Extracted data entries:
* * *
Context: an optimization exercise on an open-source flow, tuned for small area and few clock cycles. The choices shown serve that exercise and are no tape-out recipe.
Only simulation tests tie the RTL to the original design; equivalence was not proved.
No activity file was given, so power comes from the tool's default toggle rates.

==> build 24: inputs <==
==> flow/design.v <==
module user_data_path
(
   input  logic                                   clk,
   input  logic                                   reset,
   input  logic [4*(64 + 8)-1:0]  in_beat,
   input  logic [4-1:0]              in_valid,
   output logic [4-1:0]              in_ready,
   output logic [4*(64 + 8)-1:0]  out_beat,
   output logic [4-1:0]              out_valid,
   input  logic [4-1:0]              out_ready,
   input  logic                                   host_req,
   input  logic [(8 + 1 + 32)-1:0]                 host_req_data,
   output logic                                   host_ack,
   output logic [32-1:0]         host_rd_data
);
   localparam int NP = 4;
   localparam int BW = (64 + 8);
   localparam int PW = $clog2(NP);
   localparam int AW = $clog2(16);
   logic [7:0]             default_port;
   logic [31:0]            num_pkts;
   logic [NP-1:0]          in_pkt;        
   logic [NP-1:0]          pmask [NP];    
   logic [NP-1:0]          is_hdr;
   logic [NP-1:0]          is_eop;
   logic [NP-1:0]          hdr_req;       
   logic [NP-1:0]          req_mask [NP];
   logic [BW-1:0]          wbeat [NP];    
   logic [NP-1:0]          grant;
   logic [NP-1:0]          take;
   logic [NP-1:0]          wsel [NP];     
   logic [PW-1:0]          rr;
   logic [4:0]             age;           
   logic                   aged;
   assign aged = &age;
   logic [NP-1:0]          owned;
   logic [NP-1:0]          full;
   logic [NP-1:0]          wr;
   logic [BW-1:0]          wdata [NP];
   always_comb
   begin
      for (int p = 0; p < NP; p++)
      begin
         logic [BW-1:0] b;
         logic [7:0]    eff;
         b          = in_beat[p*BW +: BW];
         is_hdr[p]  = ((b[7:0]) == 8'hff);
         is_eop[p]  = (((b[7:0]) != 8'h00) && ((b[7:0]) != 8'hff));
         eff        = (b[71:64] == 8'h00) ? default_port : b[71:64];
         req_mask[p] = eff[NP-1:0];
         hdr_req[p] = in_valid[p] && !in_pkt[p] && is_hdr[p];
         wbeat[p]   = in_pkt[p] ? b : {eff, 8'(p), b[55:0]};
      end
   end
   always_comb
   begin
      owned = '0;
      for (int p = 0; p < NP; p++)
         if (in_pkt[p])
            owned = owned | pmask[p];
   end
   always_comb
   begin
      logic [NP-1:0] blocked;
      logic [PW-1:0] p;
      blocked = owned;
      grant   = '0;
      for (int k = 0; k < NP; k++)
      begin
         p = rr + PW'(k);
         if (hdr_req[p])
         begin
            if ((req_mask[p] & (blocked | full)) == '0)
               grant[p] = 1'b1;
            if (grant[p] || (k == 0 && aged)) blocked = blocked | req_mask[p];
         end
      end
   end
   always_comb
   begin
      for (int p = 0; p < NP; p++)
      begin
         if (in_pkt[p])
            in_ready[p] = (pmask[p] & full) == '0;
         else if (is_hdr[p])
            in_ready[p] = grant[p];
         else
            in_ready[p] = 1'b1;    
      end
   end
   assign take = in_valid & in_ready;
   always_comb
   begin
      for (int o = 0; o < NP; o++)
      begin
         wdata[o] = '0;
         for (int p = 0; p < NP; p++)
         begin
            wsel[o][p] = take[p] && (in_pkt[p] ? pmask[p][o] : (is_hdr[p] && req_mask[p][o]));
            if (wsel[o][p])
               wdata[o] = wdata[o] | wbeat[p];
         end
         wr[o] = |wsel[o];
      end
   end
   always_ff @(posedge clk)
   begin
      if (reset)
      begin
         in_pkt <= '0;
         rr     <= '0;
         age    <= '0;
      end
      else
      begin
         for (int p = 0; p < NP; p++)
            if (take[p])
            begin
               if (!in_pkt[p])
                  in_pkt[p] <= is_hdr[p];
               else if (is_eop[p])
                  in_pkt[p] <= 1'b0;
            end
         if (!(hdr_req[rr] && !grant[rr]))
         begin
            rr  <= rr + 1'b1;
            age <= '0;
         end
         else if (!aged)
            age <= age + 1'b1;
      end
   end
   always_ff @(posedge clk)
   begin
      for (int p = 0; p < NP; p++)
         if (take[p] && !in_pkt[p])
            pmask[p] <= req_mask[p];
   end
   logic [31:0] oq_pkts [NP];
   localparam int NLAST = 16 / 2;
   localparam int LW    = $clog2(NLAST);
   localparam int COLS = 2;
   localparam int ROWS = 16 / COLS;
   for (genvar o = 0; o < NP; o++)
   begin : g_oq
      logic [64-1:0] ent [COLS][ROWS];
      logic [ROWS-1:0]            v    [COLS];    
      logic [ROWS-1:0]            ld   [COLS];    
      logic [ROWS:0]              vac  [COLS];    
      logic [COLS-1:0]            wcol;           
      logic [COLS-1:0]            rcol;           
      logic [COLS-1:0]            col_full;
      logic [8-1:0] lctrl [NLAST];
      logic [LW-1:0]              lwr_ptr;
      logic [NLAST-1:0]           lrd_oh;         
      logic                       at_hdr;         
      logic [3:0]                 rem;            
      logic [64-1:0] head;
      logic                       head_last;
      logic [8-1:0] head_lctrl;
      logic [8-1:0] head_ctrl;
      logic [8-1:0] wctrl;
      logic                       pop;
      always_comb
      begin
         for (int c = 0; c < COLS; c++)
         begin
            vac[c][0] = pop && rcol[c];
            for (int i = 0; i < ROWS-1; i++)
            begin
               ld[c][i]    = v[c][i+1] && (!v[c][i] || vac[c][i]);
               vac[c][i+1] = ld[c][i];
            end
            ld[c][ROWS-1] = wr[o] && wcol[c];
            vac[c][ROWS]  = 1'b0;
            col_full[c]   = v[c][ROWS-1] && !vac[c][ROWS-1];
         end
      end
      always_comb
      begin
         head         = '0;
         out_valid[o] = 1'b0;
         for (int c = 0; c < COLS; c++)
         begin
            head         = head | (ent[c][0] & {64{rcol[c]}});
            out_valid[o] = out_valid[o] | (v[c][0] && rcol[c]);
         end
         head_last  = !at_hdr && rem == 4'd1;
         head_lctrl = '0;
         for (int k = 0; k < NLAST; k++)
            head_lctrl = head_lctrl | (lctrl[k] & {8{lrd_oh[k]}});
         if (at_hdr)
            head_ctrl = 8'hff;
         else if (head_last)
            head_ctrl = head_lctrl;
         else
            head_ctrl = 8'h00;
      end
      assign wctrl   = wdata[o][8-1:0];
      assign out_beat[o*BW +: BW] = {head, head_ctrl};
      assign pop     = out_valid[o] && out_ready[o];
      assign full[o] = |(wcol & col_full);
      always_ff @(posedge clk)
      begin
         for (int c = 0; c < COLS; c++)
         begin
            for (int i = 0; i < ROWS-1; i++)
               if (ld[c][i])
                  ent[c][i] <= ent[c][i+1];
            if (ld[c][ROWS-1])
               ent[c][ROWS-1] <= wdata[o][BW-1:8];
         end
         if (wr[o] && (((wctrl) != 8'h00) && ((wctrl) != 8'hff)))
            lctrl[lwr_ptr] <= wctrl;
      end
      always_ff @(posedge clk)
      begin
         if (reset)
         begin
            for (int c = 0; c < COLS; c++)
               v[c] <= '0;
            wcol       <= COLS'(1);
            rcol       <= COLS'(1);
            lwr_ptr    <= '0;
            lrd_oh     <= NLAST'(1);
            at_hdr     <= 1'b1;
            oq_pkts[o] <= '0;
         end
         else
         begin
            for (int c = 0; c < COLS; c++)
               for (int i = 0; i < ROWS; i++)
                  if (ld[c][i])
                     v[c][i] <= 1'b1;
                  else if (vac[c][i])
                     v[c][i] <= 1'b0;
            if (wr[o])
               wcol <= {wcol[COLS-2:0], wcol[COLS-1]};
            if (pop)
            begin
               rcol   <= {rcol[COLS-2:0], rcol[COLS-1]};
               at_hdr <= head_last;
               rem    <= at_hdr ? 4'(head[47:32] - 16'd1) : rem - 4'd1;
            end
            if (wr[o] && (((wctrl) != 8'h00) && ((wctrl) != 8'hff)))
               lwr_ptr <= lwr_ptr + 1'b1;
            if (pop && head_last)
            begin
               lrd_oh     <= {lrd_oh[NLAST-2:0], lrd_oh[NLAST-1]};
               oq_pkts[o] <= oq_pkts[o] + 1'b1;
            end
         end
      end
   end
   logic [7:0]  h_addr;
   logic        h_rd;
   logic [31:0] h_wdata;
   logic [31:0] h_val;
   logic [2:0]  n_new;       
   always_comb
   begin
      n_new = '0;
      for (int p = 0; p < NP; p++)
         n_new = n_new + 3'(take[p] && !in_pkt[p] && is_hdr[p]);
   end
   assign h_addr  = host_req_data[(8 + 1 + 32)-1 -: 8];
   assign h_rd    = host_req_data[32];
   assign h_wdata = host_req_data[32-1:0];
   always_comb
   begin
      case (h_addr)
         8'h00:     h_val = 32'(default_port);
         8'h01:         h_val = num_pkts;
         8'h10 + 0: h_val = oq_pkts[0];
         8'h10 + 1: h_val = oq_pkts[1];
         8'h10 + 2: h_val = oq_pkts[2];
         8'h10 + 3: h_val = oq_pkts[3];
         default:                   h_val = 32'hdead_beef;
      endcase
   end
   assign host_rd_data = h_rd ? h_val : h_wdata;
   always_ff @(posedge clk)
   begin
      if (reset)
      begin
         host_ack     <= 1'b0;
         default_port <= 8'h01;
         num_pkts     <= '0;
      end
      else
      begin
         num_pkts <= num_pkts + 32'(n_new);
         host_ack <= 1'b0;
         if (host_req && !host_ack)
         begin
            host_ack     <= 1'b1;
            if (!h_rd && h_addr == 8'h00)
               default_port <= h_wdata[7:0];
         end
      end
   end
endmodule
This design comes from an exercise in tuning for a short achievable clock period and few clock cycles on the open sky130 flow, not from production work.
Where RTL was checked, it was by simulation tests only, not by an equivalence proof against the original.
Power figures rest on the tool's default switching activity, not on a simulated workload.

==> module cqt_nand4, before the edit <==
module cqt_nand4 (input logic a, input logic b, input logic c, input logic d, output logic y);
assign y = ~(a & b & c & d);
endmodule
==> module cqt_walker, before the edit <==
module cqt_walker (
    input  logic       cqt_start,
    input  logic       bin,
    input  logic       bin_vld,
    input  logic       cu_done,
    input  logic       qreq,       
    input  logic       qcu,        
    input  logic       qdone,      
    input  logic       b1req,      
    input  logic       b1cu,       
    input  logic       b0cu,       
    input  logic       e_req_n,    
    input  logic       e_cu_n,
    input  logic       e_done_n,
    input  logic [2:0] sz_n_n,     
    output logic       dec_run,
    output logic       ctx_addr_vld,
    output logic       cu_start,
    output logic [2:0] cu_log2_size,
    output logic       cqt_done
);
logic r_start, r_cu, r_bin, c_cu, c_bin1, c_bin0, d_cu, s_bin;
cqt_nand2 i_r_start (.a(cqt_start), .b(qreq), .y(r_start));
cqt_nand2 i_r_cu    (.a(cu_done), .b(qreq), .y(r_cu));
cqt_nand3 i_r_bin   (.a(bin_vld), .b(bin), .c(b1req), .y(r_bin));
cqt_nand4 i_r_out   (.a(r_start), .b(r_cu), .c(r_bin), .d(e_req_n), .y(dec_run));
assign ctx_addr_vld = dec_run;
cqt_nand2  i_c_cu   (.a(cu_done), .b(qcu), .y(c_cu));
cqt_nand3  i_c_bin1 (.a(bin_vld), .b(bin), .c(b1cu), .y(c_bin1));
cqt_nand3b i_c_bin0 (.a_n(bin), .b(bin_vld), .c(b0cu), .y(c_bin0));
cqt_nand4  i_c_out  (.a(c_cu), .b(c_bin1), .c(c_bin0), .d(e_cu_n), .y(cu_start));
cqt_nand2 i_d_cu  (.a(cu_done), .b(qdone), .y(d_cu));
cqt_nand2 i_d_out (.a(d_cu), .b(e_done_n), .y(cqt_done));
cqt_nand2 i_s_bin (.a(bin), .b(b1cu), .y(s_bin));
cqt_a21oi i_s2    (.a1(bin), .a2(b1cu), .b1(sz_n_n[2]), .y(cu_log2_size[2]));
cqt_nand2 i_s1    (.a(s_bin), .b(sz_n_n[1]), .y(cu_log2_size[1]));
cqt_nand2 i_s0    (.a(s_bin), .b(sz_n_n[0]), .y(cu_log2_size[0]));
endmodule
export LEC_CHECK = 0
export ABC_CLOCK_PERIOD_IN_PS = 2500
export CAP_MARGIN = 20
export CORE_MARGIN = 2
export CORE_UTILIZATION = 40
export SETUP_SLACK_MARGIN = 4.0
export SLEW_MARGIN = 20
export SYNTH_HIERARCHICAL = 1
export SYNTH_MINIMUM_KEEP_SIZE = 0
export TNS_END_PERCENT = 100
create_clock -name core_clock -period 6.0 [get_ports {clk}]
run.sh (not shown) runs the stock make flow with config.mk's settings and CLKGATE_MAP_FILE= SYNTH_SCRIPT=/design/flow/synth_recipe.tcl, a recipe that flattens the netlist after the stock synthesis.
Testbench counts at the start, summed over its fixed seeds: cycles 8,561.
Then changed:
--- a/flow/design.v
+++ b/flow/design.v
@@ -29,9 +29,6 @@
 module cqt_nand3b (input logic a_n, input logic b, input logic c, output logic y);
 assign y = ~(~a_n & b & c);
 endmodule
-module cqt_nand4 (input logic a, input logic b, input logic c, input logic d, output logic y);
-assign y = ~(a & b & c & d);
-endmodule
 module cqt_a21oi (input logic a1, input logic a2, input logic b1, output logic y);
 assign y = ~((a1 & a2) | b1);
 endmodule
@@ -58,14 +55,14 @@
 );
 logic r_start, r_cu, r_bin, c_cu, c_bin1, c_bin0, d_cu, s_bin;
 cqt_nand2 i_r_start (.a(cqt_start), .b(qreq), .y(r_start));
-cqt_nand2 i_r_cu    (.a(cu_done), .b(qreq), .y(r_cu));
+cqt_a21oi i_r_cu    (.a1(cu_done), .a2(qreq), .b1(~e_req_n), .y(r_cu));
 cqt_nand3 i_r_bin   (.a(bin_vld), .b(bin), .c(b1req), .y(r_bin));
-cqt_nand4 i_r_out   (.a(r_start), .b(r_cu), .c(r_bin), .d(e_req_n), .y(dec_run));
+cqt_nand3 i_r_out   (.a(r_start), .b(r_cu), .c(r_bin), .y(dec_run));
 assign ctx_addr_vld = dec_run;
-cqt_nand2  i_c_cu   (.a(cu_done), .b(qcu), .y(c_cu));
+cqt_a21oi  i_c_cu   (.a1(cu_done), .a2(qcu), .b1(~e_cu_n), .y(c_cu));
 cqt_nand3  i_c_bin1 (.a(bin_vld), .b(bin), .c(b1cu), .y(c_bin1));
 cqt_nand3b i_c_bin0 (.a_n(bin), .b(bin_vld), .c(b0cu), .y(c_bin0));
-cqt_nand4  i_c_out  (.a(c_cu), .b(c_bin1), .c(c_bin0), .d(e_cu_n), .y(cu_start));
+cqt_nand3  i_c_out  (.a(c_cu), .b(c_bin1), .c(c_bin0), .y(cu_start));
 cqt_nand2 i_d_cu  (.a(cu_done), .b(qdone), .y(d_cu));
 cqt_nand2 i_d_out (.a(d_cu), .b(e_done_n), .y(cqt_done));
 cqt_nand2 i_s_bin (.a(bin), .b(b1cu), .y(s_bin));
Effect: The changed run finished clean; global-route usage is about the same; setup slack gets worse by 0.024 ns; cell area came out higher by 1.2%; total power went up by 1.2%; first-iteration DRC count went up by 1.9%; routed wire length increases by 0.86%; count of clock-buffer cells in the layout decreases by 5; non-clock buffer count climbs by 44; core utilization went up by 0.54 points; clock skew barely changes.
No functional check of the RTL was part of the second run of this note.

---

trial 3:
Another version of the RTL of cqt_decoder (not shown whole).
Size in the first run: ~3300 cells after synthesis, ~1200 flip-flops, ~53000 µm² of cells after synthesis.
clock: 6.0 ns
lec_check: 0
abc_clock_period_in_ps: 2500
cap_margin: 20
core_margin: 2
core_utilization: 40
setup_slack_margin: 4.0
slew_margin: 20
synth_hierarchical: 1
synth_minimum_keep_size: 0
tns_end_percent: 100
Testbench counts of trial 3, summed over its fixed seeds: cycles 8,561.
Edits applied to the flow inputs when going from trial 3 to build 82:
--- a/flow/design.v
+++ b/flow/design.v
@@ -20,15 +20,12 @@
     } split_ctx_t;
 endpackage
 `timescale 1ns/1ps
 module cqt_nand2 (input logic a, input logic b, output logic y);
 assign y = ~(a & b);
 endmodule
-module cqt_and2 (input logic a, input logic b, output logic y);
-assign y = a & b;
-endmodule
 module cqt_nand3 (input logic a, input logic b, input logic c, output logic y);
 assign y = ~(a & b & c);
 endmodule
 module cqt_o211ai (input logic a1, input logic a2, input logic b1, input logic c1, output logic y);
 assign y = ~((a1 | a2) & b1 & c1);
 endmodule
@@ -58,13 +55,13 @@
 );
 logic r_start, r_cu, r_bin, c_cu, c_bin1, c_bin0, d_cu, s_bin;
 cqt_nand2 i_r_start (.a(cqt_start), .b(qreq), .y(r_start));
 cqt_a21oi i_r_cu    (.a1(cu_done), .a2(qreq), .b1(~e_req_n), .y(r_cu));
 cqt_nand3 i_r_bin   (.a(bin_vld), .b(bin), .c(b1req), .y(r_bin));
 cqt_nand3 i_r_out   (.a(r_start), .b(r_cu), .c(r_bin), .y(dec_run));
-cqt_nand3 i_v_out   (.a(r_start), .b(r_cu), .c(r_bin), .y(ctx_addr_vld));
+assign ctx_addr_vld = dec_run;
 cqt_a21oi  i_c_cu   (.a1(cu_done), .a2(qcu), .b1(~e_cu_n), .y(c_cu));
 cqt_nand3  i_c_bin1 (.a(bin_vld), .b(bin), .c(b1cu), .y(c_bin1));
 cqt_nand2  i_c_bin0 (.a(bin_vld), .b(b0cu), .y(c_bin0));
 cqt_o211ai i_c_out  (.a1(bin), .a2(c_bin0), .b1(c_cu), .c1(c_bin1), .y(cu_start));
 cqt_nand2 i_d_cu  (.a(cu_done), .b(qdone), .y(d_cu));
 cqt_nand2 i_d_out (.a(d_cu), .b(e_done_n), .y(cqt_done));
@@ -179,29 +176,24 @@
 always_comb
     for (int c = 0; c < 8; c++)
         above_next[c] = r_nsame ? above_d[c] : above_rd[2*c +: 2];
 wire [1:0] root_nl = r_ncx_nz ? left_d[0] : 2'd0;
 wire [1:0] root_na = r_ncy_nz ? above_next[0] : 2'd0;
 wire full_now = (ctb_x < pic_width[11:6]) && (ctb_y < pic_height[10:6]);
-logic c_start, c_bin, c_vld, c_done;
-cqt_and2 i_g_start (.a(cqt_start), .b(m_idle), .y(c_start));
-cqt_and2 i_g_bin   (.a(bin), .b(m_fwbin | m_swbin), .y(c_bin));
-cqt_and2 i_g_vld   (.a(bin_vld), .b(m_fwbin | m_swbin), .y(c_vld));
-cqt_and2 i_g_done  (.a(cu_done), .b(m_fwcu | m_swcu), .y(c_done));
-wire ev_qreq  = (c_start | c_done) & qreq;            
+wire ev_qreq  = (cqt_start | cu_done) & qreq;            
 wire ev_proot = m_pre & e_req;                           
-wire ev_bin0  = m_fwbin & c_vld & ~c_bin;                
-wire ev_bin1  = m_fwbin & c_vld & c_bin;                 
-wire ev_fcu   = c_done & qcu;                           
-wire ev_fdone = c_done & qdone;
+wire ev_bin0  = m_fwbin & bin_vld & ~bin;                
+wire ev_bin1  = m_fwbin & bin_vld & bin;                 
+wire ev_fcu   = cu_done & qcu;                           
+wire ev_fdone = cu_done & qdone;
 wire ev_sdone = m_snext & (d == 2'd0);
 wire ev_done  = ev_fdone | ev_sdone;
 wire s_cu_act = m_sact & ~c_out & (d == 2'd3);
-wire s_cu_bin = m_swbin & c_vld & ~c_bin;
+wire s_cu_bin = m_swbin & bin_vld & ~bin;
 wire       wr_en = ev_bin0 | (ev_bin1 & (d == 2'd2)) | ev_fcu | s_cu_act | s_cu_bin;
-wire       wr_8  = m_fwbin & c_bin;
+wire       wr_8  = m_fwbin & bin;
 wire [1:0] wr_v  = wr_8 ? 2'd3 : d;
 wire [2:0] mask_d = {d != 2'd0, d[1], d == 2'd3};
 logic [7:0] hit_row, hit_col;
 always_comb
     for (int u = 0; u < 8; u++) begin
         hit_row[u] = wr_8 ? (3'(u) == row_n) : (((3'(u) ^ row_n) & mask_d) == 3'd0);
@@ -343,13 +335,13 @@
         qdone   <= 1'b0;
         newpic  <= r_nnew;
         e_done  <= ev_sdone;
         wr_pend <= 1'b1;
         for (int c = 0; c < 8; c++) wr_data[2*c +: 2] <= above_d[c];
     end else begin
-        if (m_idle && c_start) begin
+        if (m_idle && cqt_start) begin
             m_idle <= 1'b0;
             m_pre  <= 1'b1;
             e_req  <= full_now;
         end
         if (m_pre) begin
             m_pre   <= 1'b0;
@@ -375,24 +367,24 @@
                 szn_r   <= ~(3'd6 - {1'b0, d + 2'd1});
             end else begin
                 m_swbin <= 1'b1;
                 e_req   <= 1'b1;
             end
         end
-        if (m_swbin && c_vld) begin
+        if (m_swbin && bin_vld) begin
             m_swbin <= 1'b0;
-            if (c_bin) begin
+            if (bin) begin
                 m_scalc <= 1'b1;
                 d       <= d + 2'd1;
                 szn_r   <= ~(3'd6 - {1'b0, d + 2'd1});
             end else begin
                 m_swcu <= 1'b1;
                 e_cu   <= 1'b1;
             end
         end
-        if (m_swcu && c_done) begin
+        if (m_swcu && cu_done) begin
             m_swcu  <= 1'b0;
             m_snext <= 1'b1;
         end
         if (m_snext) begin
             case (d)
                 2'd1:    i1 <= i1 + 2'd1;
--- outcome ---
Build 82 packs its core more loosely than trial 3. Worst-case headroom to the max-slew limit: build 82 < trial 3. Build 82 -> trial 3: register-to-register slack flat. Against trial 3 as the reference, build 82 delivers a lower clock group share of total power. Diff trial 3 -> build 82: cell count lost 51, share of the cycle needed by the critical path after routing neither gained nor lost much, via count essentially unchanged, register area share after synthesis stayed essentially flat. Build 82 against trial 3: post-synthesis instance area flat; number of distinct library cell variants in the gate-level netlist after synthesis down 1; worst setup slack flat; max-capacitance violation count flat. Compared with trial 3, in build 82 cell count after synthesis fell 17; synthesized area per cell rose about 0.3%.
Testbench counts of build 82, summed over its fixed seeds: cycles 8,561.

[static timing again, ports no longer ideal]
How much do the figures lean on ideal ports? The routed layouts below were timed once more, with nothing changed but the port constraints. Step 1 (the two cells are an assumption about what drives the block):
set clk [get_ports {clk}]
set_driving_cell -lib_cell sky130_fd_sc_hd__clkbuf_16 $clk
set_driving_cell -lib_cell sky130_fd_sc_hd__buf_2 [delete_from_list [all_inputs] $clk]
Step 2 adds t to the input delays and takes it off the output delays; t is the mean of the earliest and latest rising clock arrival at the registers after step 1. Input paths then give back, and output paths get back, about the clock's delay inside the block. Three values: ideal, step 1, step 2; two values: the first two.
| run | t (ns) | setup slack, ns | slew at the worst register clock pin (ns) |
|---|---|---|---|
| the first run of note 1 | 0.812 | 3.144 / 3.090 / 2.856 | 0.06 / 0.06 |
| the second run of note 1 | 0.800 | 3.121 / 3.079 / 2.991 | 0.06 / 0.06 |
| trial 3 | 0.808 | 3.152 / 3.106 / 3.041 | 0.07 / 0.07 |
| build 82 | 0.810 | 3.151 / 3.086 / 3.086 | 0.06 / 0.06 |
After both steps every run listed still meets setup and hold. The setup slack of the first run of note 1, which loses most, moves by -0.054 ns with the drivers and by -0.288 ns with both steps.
* * *
→ TO DO
Lines from the top of the data above through the line containing "No activity file" must be repeated exactly. All other lines stay out.

→ RESPONSE AREA
Context: an optimization exercise on an open-source flow, tuned for small area and few clock cycles. The choices shown serve that exercise and are no tape-out recipe.
Only simulation tests tie the RTL to the original design; equivalence was not proved.
No activity file was given, so power comes from the tool's default toggle rates.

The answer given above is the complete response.